The stars can be impacted if gravity wins the electromagnetic and particle pressure. In a normal star system, the particle flow from those stars pushes them out. And the gravity pulls them together. And if stars collide, they can also turn into the black hole, if they are heavy enough.
"This artist’s impression compares side-by-side three stellar black holes in our galaxy: Gaia BH1, Cygnus X-1, and Gaia BH3, whose masses are 10, 21, and 33 times that of the Sun respectively. Gaia BH3 is the most massive stellar black hole found to date in the Milky Way. The radii of the black holes are directly proportional to their masses, but note that the black holes themselves have not been directly imaged. Credit: ESO/M. Kornmesser" (ScitechDaily, Einstein’s Legacy Proven Again With Monumental Black Hole Discovery)
When a star detonates as a supernova that event forms a neutron star or black holes. The thing is that the black hole takes the quantum fields with it. That thing turns an electromagnetic field and the other three interactions into form. That looks like a tornado. Each interaction is wave movement with different wavelengths. The wavelength determined is the wave movement strong, or weak nuclear force, electromagnetism, or gravity.

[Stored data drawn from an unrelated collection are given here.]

`src/rtl/core_io_bridge.sv`:
```
// Bridge between the core's word-wide I/O port and a byte-wide UART transceiver.
// Output words are queued and sent LSB first; received bytes are queued and read back as words.
module core_io_bridge #(
  parameter int unsigned BYTES_PER_WORD = 4,
  parameter int unsigned OUT_DEPTH      = 8,
  parameter int unsigned IN_DEPTH       = 16
) (
  input  logic                          clk,
  input  logic                          rst,
  input  logic                          out_issued,
  input  logic [8*BYTES_PER_WORD-1:0]   out_data,
  output logic                          out_stall,
  input  logic                          in_issued,
  output logic [8*BYTES_PER_WORD-1:0]   in_data,
  output logic                          in_stall,
  output logic [31:0]                   status,
  output logic [31:0]                   result_bytes,
  input  logic                          status_clr,
  output logic [7:0]                    tx_data,
  output logic                          tx_valid,
  input  logic                          tx_ready,
  input  logic [7:0]                    rx_data,
  input  logic                          rx_valid
);

  localparam int unsigned WORD_W = 8 * BYTES_PER_WORD;
  localparam int unsigned OUT_AW = $clog2(OUT_DEPTH);
  localparam int unsigned OUT_CW = OUT_AW + 1;
  localparam int unsigned IN_AW  = $clog2(IN_DEPTH);
  localparam int unsigned IN_CW  = IN_AW + 1;
  localparam int unsigned IDX_W  = (BYTES_PER_WORD > 1) ? $clog2(BYTES_PER_WORD) : 1;

  typedef enum logic {S_IDLE, S_SHIFT} ser_state_e;

  // ---------------- output FIFO ----------------
  logic [WORD_W-1:0] out_mem [OUT_DEPTH];
  logic [OUT_AW-1:0] out_wr_ptr, out_rd_ptr;
  logic [OUT_CW-1:0] out_count;
  logic              out_push, out_pop, out_empty;

  assign out_stall = (out_count == OUT_CW'(OUT_DEPTH));
  assign out_empty = (out_count == '0);
  assign out_push  = out_issued && !out_stall;

  always_ff @(posedge clk) begin
    if (out_push) out_mem[out_wr_ptr] <= out_data;
  end

  always_ff @(posedge clk or negedge rst) begin
    if (!rst) begin
      out_wr_ptr <= '0;
      out_rd_ptr <= '0;
      out_count  <= '0;
    end else begin
      if (out_push) out_wr_ptr <= out_wr_ptr + OUT_AW'(1);
      if (out_pop)  out_rd_ptr <= out_rd_ptr + OUT_AW'(1);
      if (out_push && !out_pop)      out_count <= out_count + OUT_CW'(1);
      else if (!out_push && out_pop) out_count <= out_count - OUT_CW'(1);
    end
  end

  // ---------------- serialiser ----------------
  ser_state_e        state, state_d;
  logic [WORD_W-1:0] shreg;
  logic [IDX_W-1:0]  idx;
  logic [31:0]       result_q;
  logic              tx_hs, last_byte, ser_load, ser_adv;

  assign tx_valid     = (state == S_SHIFT);
  assign tx_data      = shreg[7:0];
  assign tx_hs        = tx_valid && tx_ready;
  assign last_byte    = (idx == IDX_W'(BYTES_PER_WORD - 1));
  assign out_pop      = ser_load;
  assign result_bytes = result_q;

  always_ff @(posedge clk or negedge rst) begin
    if (!rst) state <= S_IDLE;
    else      state <= state_d;
  end

  always_comb begin
    state_d = state;
    case (state)
      S_IDLE:  if (!out_empty) state_d = S_SHIFT;
      S_SHIFT: if (tx_hs && last_byte && out_empty) state_d = S_IDLE;
      default: state_d = S_IDLE;
    endcase
  end

  // Back-to-back reload on the last handshake keeps the byte stream gap-free.
  always_comb begin
    ser_load = 1'b0;
    ser_adv  = 1'b0;
    case (state)
      S_IDLE:  ser_load = !out_empty;
      S_SHIFT: begin
        if (tx_hs) begin
          if (last_byte) ser_load = !out_empty;
          else           ser_adv  = 1'b1;
        end
      end
      default: ;
    endcase
  end

  always_ff @(posedge clk or negedge rst) begin
    if (!rst) begin
      shreg    <= '0;
      idx      <= '0;
      result_q <= '0;
    end else begin
      if (ser_load) begin
        shreg <= out_mem[out_rd_ptr];
        idx   <= '0;
      end else if (ser_adv) begin
        shreg <= shreg >> 8;
        idx   <= idx + IDX_W'(1);
      end
      if (tx_hs) result_q <= result_q + 32'd1;
    end
  end

  // ---------------- input FIFO ----------------
  logic [7:0]        in_mem [IN_DEPTH];
  logic [IN_AW-1:0]  in_wr_ptr, in_rd_ptr;
  logic [IN_CW-1:0]  in_count;
  logic              in_full, in_push, in_pop, in_ovf, ovf_q;
  logic [WORD_W-1:0] in_word;
  logic [7:0]        in_cnt_sat;

  assign in_full  = (in_count == IN_CW'(IN_DEPTH));
  assign in_push  = rx_valid && !in_full;
  assign in_ovf   = rx_valid && in_full;
  assign in_stall = (in_count < IN_CW'(BYTES_PER_WORD));
  assign in_pop   = in_issued && !in_stall;

  always_ff @(posedge clk) begin
    if (in_push) in_mem[in_wr_ptr] <= rx_data;
  end

  always_ff @(posedge clk or negedge rst) begin
    if (!rst) begin
      in_wr_ptr <= '0;
      in_rd_ptr <= '0;
      in_count  <= '0;
      ovf_q     <= 1'b0;
    end else begin
      if (in_push) in_wr_ptr <= in_wr_ptr + IN_AW'(1);
      if (in_pop)  in_rd_ptr <= in_rd_ptr + IN_AW'(BYTES_PER_WORD);
      in_count <= in_count + (in_push ? IN_CW'(1) : IN_CW'(0))
                           - (in_pop ? IN_CW'(BYTES_PER_WORD) : IN_CW'(0));
      // A new overflow beats a simultaneous clear.
      if (in_ovf)          ovf_q <= 1'b1;
      else if (status_clr) ovf_q <= 1'b0;
    end
  end

  always_comb begin
    in_word = '0;
    for (int unsigned i = 0; i < BYTES_PER_WORD; i++) begin
      in_word[8*i +: 8] = in_mem[in_rd_ptr + IN_AW'(i)];
    end
  end

  assign in_data    = in_stall ? '0 : in_word;
  assign in_cnt_sat = (32'(in_count) > 32'd255) ? 8'hFF : 8'(in_count);
  assign status     = {16'h0, in_cnt_sat, 4'h0, ovf_q, in_stall, out_stall,
                       out_empty && (state == S_IDLE)};

endmodule

```
`config.mk`:
```
export PLATFORM = sky130hd
export DESIGN_NAME = core_io_bridge
export DESIGN_NICKNAME = d
export VERILOG_FILES = /design/src/rtl/core_io_bridge.sv
export SDC_FILE = /design/constraint.sdc
export NUM_CORES = 1
export LEC_CHECK = 0
export BUFFER_PORTS_ARGS = -buffer_cell sky130_fd_sc_hd__buf_2
export CAP_MARGIN = 20
export CELL_PAD_IN_SITES_DETAIL_PLACEMENT = 1
export CELL_PAD_IN_SITES_GLOBAL_PLACEMENT = 1
export CORE_MARGIN = 2
export CORE_UTILIZATION = 40
export CTS_BUF_LIST = sky130_fd_sc_hd__clkbuf_16
export CTS_CLUSTER_DIAMETER = 150
export CTS_CLUSTER_SIZE = 10
export DETAILED_ROUTE_END_ITERATION = 8
export HOLD_SLACK_MARGIN = 0.08
export PLACE_DENSITY = 0.66
export SLEW_MARGIN = 20
export SYNTH_ARGS = -nofsm -noshare
export SYNTH_HDL_FRONTEND = slang
export SYNTH_SLANG_ARGS = --single-unit
export TNS_END_PERCENT = 10
```
`constraint.sdc`:
```
create_clock -name clk -period 6.3 [get_ports clk]
set_input_delay 0.63 -clock clk [delete_from_list [all_inputs] [get_ports clk]]
set_output_delay 0.63 -clock clk [all_outputs]
set_load 0.005 [all_outputs]
```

In black holes, the intensive gravitation presses those interactions into so small space, that they start to interact with each other. That means four fundamental interactions turn into one superinteraction. This superinteraction forms energy with enormous energy levels. The black holes do not only pull objects in them. Radiation that comes from the black hole's material disk and relativistic jet push particles away. Near black holes energy flow is so strong, that it makes stars glow brighter than they should.